Wednesday, October 26, 2016

Scary Movie 2

Probably what will make you laugh the hardest in “Scary Movie 2,” released in 2001, is watching brothers Shawn and Marlon Wayans (who you might remember from “In Living Color” and “The Wayans Bros”) playing college students. Elvis Mitchell admitted, “It's one of the few things that made me laugh, anyway -- that and Shawn's sporting what looks like Samuel L. Jackson's hair from ''Unbreakable.''”) (Maybe the funning thing to the film’s director, Keenen Ivory Wayans, and its co-stars and co-creators, his younger brothers Shawn and Marlon, is breaking the “No Sequel” promise in the commercials for the first “Scary Movie.”) Otherwise, this simple comedy gives the “No Shame, No Mercy” risks from the original. Sadly, the end result is “No Good.”

Whoever helped create “Scary Movie” the highest-grossing R-Rated film at the time, there’s more of the unbelievable offensiveness that made its breakthrough success the previous year and more, too, of the absurdness: many of the cast that were murdered in the first movie have come back in the sequel.
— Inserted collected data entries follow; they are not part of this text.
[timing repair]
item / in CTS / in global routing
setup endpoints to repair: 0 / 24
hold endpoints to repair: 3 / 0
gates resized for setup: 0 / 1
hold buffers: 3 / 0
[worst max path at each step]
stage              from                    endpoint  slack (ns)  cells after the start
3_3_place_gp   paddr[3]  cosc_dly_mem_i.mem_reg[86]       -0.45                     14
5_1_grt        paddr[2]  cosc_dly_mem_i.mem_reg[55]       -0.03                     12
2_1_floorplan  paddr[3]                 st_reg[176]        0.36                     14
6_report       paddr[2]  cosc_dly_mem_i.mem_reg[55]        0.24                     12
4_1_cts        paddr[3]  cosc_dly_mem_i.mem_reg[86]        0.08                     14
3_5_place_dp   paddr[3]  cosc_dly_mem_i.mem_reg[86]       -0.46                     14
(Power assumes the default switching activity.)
==> config.mk <==
export PLATFORM = sky130hd
export DESIGN_NAME = cdt_clock_tree
export DESIGN_NICKNAME = d
export VERILOG_FILES = /design/src/design/cdt_pkg.sv /design/src/design/cdt_clock_tree.sv
export SDC_FILE = /design/constraint.sdc
export NUM_CORES = 1
export LEC_CHECK = 0
export ABC_AREA = 1
export BUFFER_PORTS_ARGS = -buffer_cell sky130_fd_sc_hd__buf_2
export CAP_MARGIN = 20
export CORE_ASPECT_RATIO = 1.4
export CORE_MARGIN = 10
export CORE_UTILIZATION = 35
export DETAILED_ROUTE_END_ITERATION = 16
export PLACE_DENSITY = 0.57
export RECOVER_POWER = 25
export SYNTH_ARGS = -nofsm -noshare
export SYNTH_HDL_FRONTEND = slang
export SYNTH_SLANG_ARGS = --single-unit
==> constraint.sdc <==
create_clock -name i_core_clk -period 7.95 [get_ports i_core_clk]
set_input_delay 1.59 -clock i_core_clk [delete_from_list [all_inputs] [get_ports i_core_clk]]
set_output_delay 1.59 -clock i_core_clk [all_outputs]
set_load 0.01 [all_outputs]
The film starts at a haunted house. The title “Hell House” shows up, if we had somehow missed that. This part spoofs “The Exorcist,” maybe encouraged by the film’s successful re-release in 2000. The scene, like most of the others in “Scary Movie 2,” is only slightly related to the story. After the fast “The Exorcist” spoof and a very funny whites-only repeat of a recent rap song, the film moves to “One Year Later,” with Cindy Campbell now in college.

She’s with her other “Scary Movie” friends: Shorty (Marlon Wayans), his sister Brenda (Regina Hall) and her boyfriend, Ray (Shawn Wayans). (The sequel also redoes the first film’s dull visuals and boring pacing).

There’s also a link to the “Hell House” part at the beginning: Cindy and her friends are invited to that same house on the excuse of a scientific experiment by an evil professor (Tim Curry) and his assistant (David Cross). Soon the house is attacked by ghosts, and what’s even worse, by satires. The films that are parodied include “Final Destination,” “What Lies Beneath,” “Rebecca” and commercials like the Nike shoes.

Mitchell noted, “As a sequel, ''Scary Movie 2'' is a tamer beast than its predecessor and lacks any truly shocking moments, like the once anticipated appearance by Marlon Brando as a priest in the ''Exorcist'' segment. (Mr. Brando was unable to appear because of illness or a sudden attack of dignity, and was replaced by James Woods.)”

Mitchell also mentioned, “Aside from the expulsion of an ocean of bodily fluid -- enough to float the cast of both ''Survivor'' series back to the mainland -- much of the humor in this sequel is based on the talking-back-to-the-screen gimmick used by moviegoing characters in the film ''Hollywood Shuffle.''” That shameless attitude also was the source of the Wayans’ “In Living Color” sketch-comedy show. Mitchell is right when he said, “''Scary Movie 2'' seems pallid because it lacks the brains of that show, which gave a voice to groups excluded from the American cultural mainstream.”

I agree with Mitchell when he said, “''Scary Movie 2'' does have the cutthroat cool that links it and the original to hip-hop, and the take-no-prisoners crush of energy and cruelty toward the targets of its spoofs. (There's also a singular brand of inclusiveness: ''Scary Movie 2'' extends its satire to the disabled, also caricatured in ''In Living Color.'')”

You will be able to say this – as they say in rap battles – “Scary Movie 2” will aggravate screams of anger from those saying that it is further hurrying the end of movies as we know them. Maybe, in an occasional example of indirect social satire, this film was released on Independence Day so that we would be reminded of the freedom of speech right.

If you liked the first “Scary Movie,” then you will not like this movie. This one is way more disgusting and obvious with its humor than the first one. How could the first one be so successful that they decided to make a sequel? Like I said, none of the movies follow any sort of continuity, so it doesn’t matter if you watch them in order. You won’t miss a thing.

Well, I’m sorry to say that this isn’t the last one. They made a third movie, which I will look at tomorrow.